# Provided data
===== ./design.v =====
`timescale 1ns / 1ps
module Register_file (
    input [4:0] read1, read2, write_register,
    input clk, WEn,
    input [63:0] Write_data,
    output reg [63:0] Data1, Data2
);
    reg [63:0] registers [31:0];
    always @(posedge clk)
    begin
        if (WEn)
        begin
            registers[write_register] <= Write_data;
        end
        else
        begin
            registers[write_register] <= registers[write_register];
        end
    end
    always@(*)
    begin
        Data1 = registers[read1];
        Data2 = registers[read2];
    end
endmodule

===== ./constraint.sdc =====
current_design Register_file

set clk_period 18.4
set clk_io_pct 0.2

create_clock -name clk0 -period $clk_period [get_ports {clk}]

set non_clock_inputs [all_inputs -no_clocks]
set_input_delay [expr $clk_period * $clk_io_pct] -clock clk0 $non_clock_inputs
set_output_delay [expr $clk_period * $clk_io_pct] -clock clk0 [all_outputs]

===== ./run.sh =====
#!/bin/bash
# OpenROAD 26Q1-2900-gdf79404cd8, Yosys 0.63+post, stock flow scripts
make -C /OpenROAD-flow-scripts/flow DESIGN_CONFIG=/design/flow/config.mk WORK_HOME=/design/flow/orfs finish

===== ./config.mk =====
export PLATFORM = sky130hd
export DESIGN_NAME = Register_file
export DESIGN_NICKNAME = Register_file
export VERILOG_FILES = /design/flow/design.v
export SDC_FILE = /design/flow/constraint.sdc
export NUM_CORES = 4
export LEC_CHECK = 1
export CORE_UTILIZATION = 40

==> out/qor.txt <==
Root Buffer -> clkbuf_16
Clock transition at the registers of the reported paths -> 60 ps
Worst Max-Slew Pin Slew -> 996 ps
GRT busiest layer -> met2
Largest Register -> registers
Int Power -> 8.03 mW
Initial DRC count -> 3250
Status -> completed
Floorplan core density -> 0.404
Synth unique cells -> 38
Max VDD drop -> 0.0000987 V
Switching Share -> 0.226
CTS tree -> built
CP Class -> in2out
Via density per instance -> 6.25
Post-synth seq share -> 0.654
RSZ-0062 raised after global routing -> false
Share of cells above drive strength 1 -> 0.357
Number of gates resized after CTS -> 0
Met1 usage -> 0.302
FF/Latch Area -> 61500 µm²
Worst Setup End Kind -> primary output
Sw Pwr -> 2.34 mW
Core region area -> 233000 µm²
YS warnings -> 1
Max Transition Viols Final -> 0
First-pass GRT wire length -> 409000 µm
GRT overflow -> 0
Longest Clk Path Bufs -> 3
Largest register FFs -> 2048
DP Cell Count -> 7579
PwrDens -> 96.3 nW/µm²
Arrival time worst endpoint -> 8220 ps
Number of antenna violations at the first check in global routing -> 17
Crit. Startpoint -> read2[3]
Ports -> 209
FF+latch count, synth -> 2048
Reg power frac -> 0.503
Area of placed instances -> 101000 µm²
H-tree depth -> 4
Hold buffer count at CTS -> 0
Die extent in x -> 487 µm
GRT met3 Usage -> 0.234
Total wire length -> 286000 µm
Post-synthesis cell area -> 94100 µm²
Largest net degree at the start of global routing -> 92
WL/cell -> 35.9 µm
Post-CTS setup buffer count -> 0
Clock Power Share -> 0.410
Synth Area per Inst -> 21.8 µm²
Setup violations, final -> 0
Fill count -> 18900
Ys cells -> 4313
Hpwl dp -> 162000 µm
Worst hold path class -> in2reg
Finished Layout Cells -> 7975
Met2 usage -> 0.395
Hold path depth -> 2
Clock buffer count from CTS -> 207
Dominant logic cell type in the layout -> edfxtp_1
Die ar. -> 237000 µm²
Most common logic cells in the final layout -> edfxtp_1 (2048), mux4_2 (1039), mux2i_1 (362)
Gate power share -> 0.087
Clk sinks -> 2048
Cell count after synthesis -> 4313
Largest regs -> registers x2048
Rel. slew slack -> 0.334
Vias in the first global route -> 56600
Gpl congestion -> 0.876
Hold slack -> 3640 ps
Antenna viol nets, final -> 0
Synthesis-to-layout area growth -> 14.4%
Rows -> 177
Startpoint Class -> input port
Tmin final -> 11900 ps
LEAKAGE -> 34.0 nW
Chip height -> 487 µm
Tool warnings -> 26
Yosys chip area -> 94100 µm²
Crit Path Max Fanout -> 63
Max-Cap Viols -> 0
Period utilisation layout -> 0.647
CP endpoint -> Data2[13]
Setup TNS Final -> 0 ps
TritonRoute pass-1 iters -> 5
Req. time, crit path -> 14720 ps
Fin area -> 108000 µm²
I/O Buffers -> 208
# DRC -> 0
Fmax -> 84.1 MHz
Fin. Hold Viols -> 0
Final core occ -> 0.462
Gate Area -> 31100 µm²
Total GRT Usage -> 0.271
Detailed-route via count -> 49800
[per-stage QoR]
step           setup slack [ps]  total power [mW]
2_1_floorplan              9440              5.83
3_3_place_gp               6380              6.22
3_5_place_dp               6440              6.22
4_1_cts                    6440              10.5
5_1_grt                    6110              10.7
6_report                   6500              10.4
[metal layers]
layer / vias up / routed length (µm)
met1: 25600 / 85100
met3: 488 / 56800
li1: 19900 / -
met4: 21 / 8420
met2: 3836 / 136000
met5: - / 330
[final cells by class]
cell class | count | share of cell area
inverter | 1 | 0.000105
multi-input combinational | 1917 | 0.289
clock buffer | 243 | 0.0494
sequential | 2048 | 0.571
clock inverter | 142 | 0.0139
tap | 3132 | 0.0364
timing repair buffer | 481 | 0.0401
antenna | 11 | 0.000256
[synthesized netlist by cell type, drive strengths merged]
cell | n | area [µm²]
edfxtp | 2048 | 61500
mux4 | 1039 | 23400
mux2i | 362 | 3620
buf | 255 | 1480
a221oi | 93 | 815
clkbuf | 92 | 345
nand2 | 87 | 327
mux2 | 56 | 631
nor2 | 46 | 173
a32o | 38 | 380
o22ai | 38 | 238
a22o | 33 | 289
o21a | 22 | 165
nor2b | 19 | 119
a22oi | 18 | 135
a211oi | 6 | 45.0
and2 | 5 | 31.3
nand3b | 5 | 37.5
a2111oi | 4 | 35.0
a211o | 4 | 35.0
a21o | 4 | 30.0
a21oi | 4 | 20.0
a32oi | 4 | 35.0
and3 | 4 | 25.0
nand2b | 4 | 25.0
nor4 | 4 | 25.0
o221ai | 4 | 35.0
o41ai | 4 | 35.0
or3b | 3 | 26.3
nand3 | 2 | 10.0
or2 | 2 | 12.5
or3 | 2 | 12.5
clkinv | 1 | 3.75
nor3 | 1 | 5.00
[power groups by stage]
| stage | clock network (mW) | logic [mW] | registers (mW) |
|---|---|---|---|
| 5_1_grt | 4.50 | 0.969 | 5.22 |
| 6_report | 4.26 | 0.905 | 5.21 |
| 4_1_cts | 4.32 | 0.916 | 5.21 |
[how the worst min path moves through the flow]
stage / startpoint / end / slack, ps
CTS: Write_data[40] / registers[9][40] / 3570
global route: Write_data[40] / registers[1][40] / 3620
finish: Write_data[40] / registers[5][40] / 3640
[logic make-up after synthesis]
logic type,count (synthesis),synth area share
AOI/OAI and AO/OA,276,0.0244
buffers and inverters,348,0.0194
DFF,2048,0.654
muxes,1457,0.294
and+or+nand+nor,184,0.00880
[worst max-delay path, cell delays in order]
cell             delay, ps
buf_4                  310
inv_8                  580
buf_12                 510
buf_4                  640
buf_4                  740
nand2_1                140
a32o_1                 310
a221oi_1               550
clkdlybuf4s50_1        580
Power figures rest on the tool's default switching activity, not on a simulated workload.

# Instructions for the task
Where a line in the material contains "density", copy that line.

# Exercise result
Floorplan core density -> 0.404
Via density per instance -> 6.25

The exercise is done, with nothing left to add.